# Infinity

The term **infinity** corresponds to several different concepts, depending on the field of application, be it mathematics, physics, philosophy, theology or everyday life. Infinity is alien to our immediate experience, and in most cultures has emerged as an abstract quantitative designation of something inconceivable, in application to entities without spatial or temporal boundaries. Also infinity is inextricably linked with the designation of infinitesimal.

You can imagine infinity if you try to count the number of grains of sand on the beach, the number of stars in the sky, etc. Nevertheless, although we can not name the exact number of grains of sand on this beach, we understand that this amount is very large, but still finite number. As for the number of visible stars in the sky (and there are also invisible stars), then, according to modern physical concepts, even the number of atoms in Universe does not exceed 10 in the tenth and once again in the tenth degree. Thus, in the real physical world, we can not detect infinity. What does this mean? What role does infinity play in mathematics? This means only that if any concept has no analogue in physical reality, then it is expedient to look at it only from the point of view of the usefulness it brings to our thinking.

Infinity prompted meditations back in antiquity. Maya used zero in your twentieth number system almost a millennium before the Indians. It is curious that the sign (0) of the Maya mathematicians also denoted infinity.

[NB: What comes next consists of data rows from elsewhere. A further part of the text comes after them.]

File: src/rtl/cache_port_arbiter_if.sv
// Handshake bundle between the two requesters, the arbiter and the cache port.
// The slave modport is the arbiter view; master is the requester/cache view.
interface cache_port_arbiter_if #(
    parameter int AW = 10,
    parameter int DW = 32
);
    logic          p0_rd;
    logic          p0_wr;
    logic [AW-1:0] p0_addr;
    logic [DW-1:0] p0_wdata;
    logic          p0_ack;
    logic [DW-1:0] p0_rdata;

    logic          p1_rd;
    logic          p1_wr;
    logic [AW-1:0] p1_addr;
    logic [DW-1:0] p1_wdata;
    logic          p1_ack;
    logic [DW-1:0] p1_rdata;

    logic [AW-1:0] c_word_addr;
    logic [DW-1:0] c_data_in;
    logic          c_mem_read;
    logic          c_mem_write;
    logic          c_stall;
    logic [DW-1:0] c_data_out;

    logic          busy;
    logic          grant_id;
    logic          err;

    modport slave (
        input  p0_rd, p0_wr, p0_addr, p0_wdata,
        input  p1_rd, p1_wr, p1_addr, p1_wdata,
        input  c_stall, c_data_out,
        output p0_ack, p0_rdata, p1_ack, p1_rdata,
        output c_word_addr, c_data_in,
        output c_mem_read, c_mem_write,
        output busy, grant_id, err
    );

    modport master (
        output p0_rd, p0_wr, p0_addr, p0_wdata,
        output p1_rd, p1_wr, p1_addr, p1_wdata,
        output c_stall, c_data_out,
        input  p0_ack, p0_rdata, p1_ack, p1_rdata,
        input  c_word_addr, c_data_in,
        input  c_mem_read, c_mem_write,
        input  busy, grant_id, err
    );
endinterface

File: src/rtl/cache_port_arbiter.sv
// Round-robin two-port arbiter in front of a single write-through cache port.
// Optional WAIT timeout abort when ARB_TIMEOUT_EN is defined.
module cache_port_arbiter #(
    parameter int AW      = 10,
    parameter int DW      = 32,
    parameter int TMO_CYC = 64
) (
    input logic                 clk,
    input logic                 reset,
    cache_port_arbiter_if.slave bus
);
    typedef enum logic [1:0] {
        IDLE,
        ISSUE,
        WAIT,
        RESP
    } state_e;

    state_e        state_q, state_d;
    logic          last_q, last_d;
    logic          gnt_q, gnt_d;
    logic          wr_q, wr_d;
    logic [AW-1:0] addr_q, addr_d;
    logic [DW-1:0] wdata_q, wdata_d;
    logic [DW-1:0] rdata0_q, rdata0_d;
    logic [DW-1:0] rdata1_q, rdata1_d;

    logic req0, req1, pick;

`ifdef ARB_TIMEOUT_EN
    localparam int CW = $clog2(TMO_CYC + 1);
    logic [CW-1:0] cnt_q, cnt_d;
    logic          err_q, err_d;
`endif

    assign req0 = bus.p0_rd | bus.p0_wr;
    assign req1 = bus.p1_rd | bus.p1_wr;
    // On contention the port that did not win last time goes first
    assign pick = (req0 & req1) ? ~last_q : req1;

    always_comb begin
        state_d  = state_q;
        last_d   = last_q;
        gnt_d    = gnt_q;
        wr_d     = wr_q;
        addr_d   = addr_q;
        wdata_d  = wdata_q;
        rdata0_d = rdata0_q;
        rdata1_d = rdata1_q;
`ifdef ARB_TIMEOUT_EN
        cnt_d    = cnt_q;
        err_d    = err_q;
`endif
        unique case (state_q)
            IDLE: begin
                if (req0 | req1) begin
                    gnt_d   = pick;
                    last_d  = pick;
                    addr_d  = pick ? bus.p1_addr : bus.p0_addr;
                    wdata_d = pick ? bus.p1_wdata : bus.p0_wdata;
                    wr_d    = pick ? bus.p1_wr : bus.p0_wr;
                    state_d = ISSUE;
`ifdef ARB_TIMEOUT_EN
                    err_d   = 1'b0;
`endif
                end
            end
            ISSUE: begin
                state_d = WAIT;
`ifdef ARB_TIMEOUT_EN
                cnt_d   = '0;
                err_d   = 1'b0;
`endif
            end
            WAIT: begin
                if (!bus.c_stall) begin
                    state_d = RESP;
                    if (!wr_q) begin
                        if (gnt_q) rdata1_d = bus.c_data_out;
                        else       rdata0_d = bus.c_data_out;
                    end
                end
`ifdef ARB_TIMEOUT_EN
                else begin
                    cnt_d = cnt_q + CW'(1);
                    if (cnt_d == CW'(TMO_CYC)) begin
                        err_d   = 1'b1;
                        state_d = RESP;
                    end
                end
`endif
            end
            RESP: state_d = IDLE;
            default: state_d = IDLE;
        endcase
    end

    always_ff @(posedge clk or posedge reset) begin
        if (reset) begin
            state_q  <= IDLE;
            last_q   <= 1'b1;
            gnt_q    <= 1'b0;
            wr_q     <= 1'b0;
            addr_q   <= '0;
            wdata_q  <= '0;
            rdata0_q <= '0;
            rdata1_q <= '0;
`ifdef ARB_TIMEOUT_EN
            cnt_q    <= '0;
            err_q    <= 1'b0;
`endif
        end else begin
            state_q  <= state_d;
            last_q   <= last_d;
            gnt_q    <= gnt_d;
            wr_q     <= wr_d;
            addr_q   <= addr_d;
            wdata_q  <= wdata_d;
            rdata0_q <= rdata0_d;
            rdata1_q <= rdata1_d;
`ifdef ARB_TIMEOUT_EN
            cnt_q    <= cnt_d;
            err_q    <= err_d;
`endif
        end
    end

    assign bus.c_word_addr = addr_q;
    assign bus.c_data_in   = wdata_q;
    assign bus.c_mem_read  = (state_q == ISSUE) & ~wr_q;
    assign bus.c_mem_write = (state_q == ISSUE) & wr_q;
    assign bus.busy        = (state_q != IDLE);
    assign bus.grant_id    = gnt_q;
    assign bus.p0_ack      = (state_q == RESP) & ~gnt_q;
    assign bus.p1_ack      = (state_q == RESP) & gnt_q;
    assign bus.p0_rdata    = rdata0_q;
    assign bus.p1_rdata    = rdata1_q;
`ifdef ARB_TIMEOUT_EN
    assign bus.err         = (state_q == RESP) & err_q;
`else
    assign bus.err         = 1'b0;
`endif
endmodule

File: src/flat_wrapper.sv
// flat-port wrapper written by rule: the top's interface ports become plain ports
module cache_port_arbiter_flat 
#(
    parameter int AW      = 10,
    parameter int DW      = 32,
    parameter int TMO_CYC = 64
)
  (clk, reset, bus_p0_rd, bus_p0_wr, bus_p0_addr, bus_p0_wdata, bus_p1_rd, bus_p1_wr, bus_p1_addr, bus_p1_wdata, bus_c_stall, bus_c_data_out, bus_p0_ack, bus_p0_rdata, bus_p1_ack, bus_p1_rdata, bus_c_word_addr, bus_c_data_in, bus_c_mem_read, bus_c_mem_write, bus_busy, bus_grant_id, bus_err);
  cache_port_arbiter_if #(.AW(AW), .DW(DW)) bus_i ();
  input logic clk;
  input logic reset;
  input wire logic [$bits(bus_i.p0_rd)-1:0] bus_p0_rd;
  input wire logic [$bits(bus_i.p0_wr)-1:0] bus_p0_wr;
  input wire logic [$bits(bus_i.p0_addr)-1:0] bus_p0_addr;
  input wire logic [$bits(bus_i.p0_wdata)-1:0] bus_p0_wdata;
  input wire logic [$bits(bus_i.p1_rd)-1:0] bus_p1_rd;
  input wire logic [$bits(bus_i.p1_wr)-1:0] bus_p1_wr;
  input wire logic [$bits(bus_i.p1_addr)-1:0] bus_p1_addr;
  input wire logic [$bits(bus_i.p1_wdata)-1:0] bus_p1_wdata;
  input wire logic [$bits(bus_i.c_stall)-1:0] bus_c_stall;
  input wire logic [$bits(bus_i.c_data_out)-1:0] bus_c_data_out;
  output wire logic [$bits(bus_i.p0_ack)-1:0] bus_p0_ack;
  output wire logic [$bits(bus_i.p0_rdata)-1:0] bus_p0_rdata;
  output wire logic [$bits(bus_i.p1_ack)-1:0] bus_p1_ack;
  output wire logic [$bits(bus_i.p1_rdata)-1:0] bus_p1_rdata;
  output wire logic [$bits(bus_i.c_word_addr)-1:0] bus_c_word_addr;
  output wire logic [$bits(bus_i.c_data_in)-1:0] bus_c_data_in;
  output wire logic [$bits(bus_i.c_mem_read)-1:0] bus_c_mem_read;
  output wire logic [$bits(bus_i.c_mem_write)-1:0] bus_c_mem_write;
  output wire logic [$bits(bus_i.busy)-1:0] bus_busy;
  output wire logic [$bits(bus_i.grant_id)-1:0] bus_grant_id;
  output wire logic [$bits(bus_i.err)-1:0] bus_err;
  assign bus_i.p0_rd = bus_p0_rd;
  assign bus_i.p0_wr = bus_p0_wr;
  assign bus_i.p0_addr = bus_p0_addr;
  assign bus_i.p0_wdata = bus_p0_wdata;
  assign bus_i.p1_rd = bus_p1_rd;
  assign bus_i.p1_wr = bus_p1_wr;
  assign bus_i.p1_addr = bus_p1_addr;
  assign bus_i.p1_wdata = bus_p1_wdata;
  assign bus_i.c_stall = bus_c_stall;
  assign bus_i.c_data_out = bus_c_data_out;
  assign bus_p0_ack = bus_i.p0_ack;
  assign bus_p0_rdata = bus_i.p0_rdata;
  assign bus_p1_ack = bus_i.p1_ack;
  assign bus_p1_rdata = bus_i.p1_rdata;
  assign bus_c_word_addr = bus_i.c_word_addr;
  assign bus_c_data_in = bus_i.c_data_in;
  assign bus_c_mem_read = bus_i.c_mem_read;
  assign bus_c_mem_write = bus_i.c_mem_write;
  assign bus_busy = bus_i.busy;
  assign bus_grant_id = bus_i.grant_id;
  assign bus_err = bus_i.err;
  cache_port_arbiter #(.AW(AW), .DW(DW), .TMO_CYC(TMO_CYC)) u_core (.clk(clk), .reset(reset), .bus(bus_i));
endmodule
File: config.mk
export PLATFORM = sky130hd
export DESIGN_NAME = cache_port_arbiter_flat
export DESIGN_NICKNAME = d
export VERILOG_FILES = /design/src/rtl/cache_port_arbiter_if.sv /design/src/rtl/cache_port_arbiter.sv /design/src/flat_wrapper.sv
export SDC_FILE = /design/constraint.sdc
export NUM_CORES = 1
export LEC_CHECK = 0
export ABC_CLOCK_PERIOD_IN_PS = 7700
export CAP_MARGIN = 20
export CORE_UTILIZATION = 46
export CTS_BUF_LIST = sky130_fd_sc_hd__clkbuf_2
export DETAILED_ROUTE_END_ITERATION = 7
export PLACE_DENSITY = 0.86
export RECOVER_POWER = 100
export SLEW_MARGIN = 25
export SYNTH_ARGS = -nofsm -noshare
export SYNTH_HDL_FRONTEND = slang
export SYNTH_SLANG_ARGS = --single-unit
File: constraint.sdc
create_clock -name clk -period 7.7 [get_ports clk]
set_input_delay 1.54 -clock clk [delete_from_list [all_inputs] [get_ports clk]]
set_output_delay 1.54 -clock clk [all_outputs]
set_load 0.05 [all_outputs]
; ---- Yosys cells after proc, flatten, opt, wreduce, memory -nomap -nowiden
; Cells that the tools add are included.
[classes]
n_eq_ne = 5
n_bitwise = 12
n_mux = 7
reduce_logical = 6
[op_table]
columns = cell, count
row1 = $mux 32, 1
row2 = $mux 10, 1
row3 = $pmux 2 s4, 1
row4 = $reduce_and 4->1, 2
row5 = $and 1x1->1, 5
row6 = $eq 2x2->1 const B, 2
row7 = $mux 2, 2
row8 = $not 1->1, 4
row9 = $reduce_and 2->1, 2
row10 = $or 1x1->1, 3
row11 = $eq 2x1->1 const B, 1
row12 = $logic_not 2->1, 1
row13 = $mux 1, 2
row14 = $ne 2x1->1 const B, 1
row15 = $ne 2x2->1 const B, 1
row16 = $reduce_bool 2->1, 1
[totals]
in_bits = 123
ff_bits = 111
out_inout_bits = 113

; ---- Logic depth before layout (Yosys ltp)
[logic_depth]
word_depth = 4
mapped_depth = 7
mapped_depth_nobuf = 5

; ---- Least setup slack after synthesis
; No wires, ideal clock.
[synth_path]
kind = flip-flop to output port
start = register u_core.gnt_q (netlist: u_core.bus.grant_id)
end = output bus_p0_ack
required_time_ps = 6160
path_buffers = 0
stages_incl_launch_ff = 2
setup_slack_ps = 4795
arrival_ps = 1365
path_cell_list = dfrtp_1 nor2b_1
[synth_via]
elab_chain_cells = 2
[synth_rtl]
columns = item, line_no
row1 = "start, declared", cache_port_arbiter.sv:21  ; logic gnt_q, gnt_d;
row2 = "start signal, assigned", cache_port_arbiter.sv:115  ; gnt_q <= gnt_d;
row3 = $not 1->1, cache_port_arbiter.sv:134  ; assign bus.p0_ack = (state_q == RESP) & ~gnt_q;
row4 = $and 1x1->1, cache_port_arbiter.sv:134
row5 = "end, declared", flat_wrapper.sv:22  ; output wire logic [$bits(bus_i.p0_ack)-1:0] bus_p0_ack;
; No other way between the ends.

; ---- Worst setup path after layout
[layout_path]
start = input bus_p0_wr
end = register u_core.addr_q[0] (netlist: u_core.bus.c_word_addr[0])
[layout_via]
elab_chain_cells = 4
word_cells_on_any_way = 6
cone_classes = 2 x mux / 3 x bitwise / 1 x reduce/logical
[layout_rtl]
columns = item, line_no
row1 = "start, declared", flat_wrapper.sv:13  ; input wire logic [$bits(bus_i.p0_wr)-1:0] bus_p0_wr;
row2 = $or 1x1->1 *, cache_port_arbiter.sv:36  ; assign req0 = bus.p0_rd | bus.p0_wr;
row3 = $and 1x1->1, cache_port_arbiter.sv:39  ; assign pick = (req0 & req1) ? ~last_q : req1;
row4 = $mux 1, cache_port_arbiter.sv:39
row5 = $mux 10, cache_port_arbiter.sv:59  ; addr_d = pick ? bus.p1_addr : bus.p0_addr;
row6 = "end signal, assigned", cache_port_arbiter.sv:117  ; addr_q <= addr_d;
row7 = "end, declared", cache_port_arbiter.sv:23  ; logic [AW-1:0] addr_q, addr_d;
; Mark *: on every way between the ends. The rest lies on a longest branch, timed or not.
; A chain may end at the register's enable or synchronous reset.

Brilliant work of Indian mathematicians was received by arab mathematicians, thanks to which she moved to conquer Europe. But, as it often happened, and here problems with infinity were resolved far from immediately. It is significant that the winner of the competition, the Swiss mathematician S. Liuillet, presented the work under the motto: "Infinity is the abyss in which our thoughts sink". And, nevertheless, infinity was not alien to European mathematicians. The fact that 1/0 is precisely the number, and not the limit of the function, is said back in the 18th century Euler!

The famous Georg Kantor was the only mathematician and philosopher who believed that infinity not only exists but is also fully understood by man, and that this comprehension will lift mathematicians, and after them theologians, all the more - closer to God. He devoted his life to this task. Cantor's persistent desire to view infinity as something topical was a great news for that time. A familiar sign indicating the infinity "∞" was introduced back in 1655 by the English mathematician John Wallis. This sign is used by every high school student when recording the domain of the function change, finding limits, etc. The sign of infinity gradually became familiar not only for mathematicians, but also found in everyday life.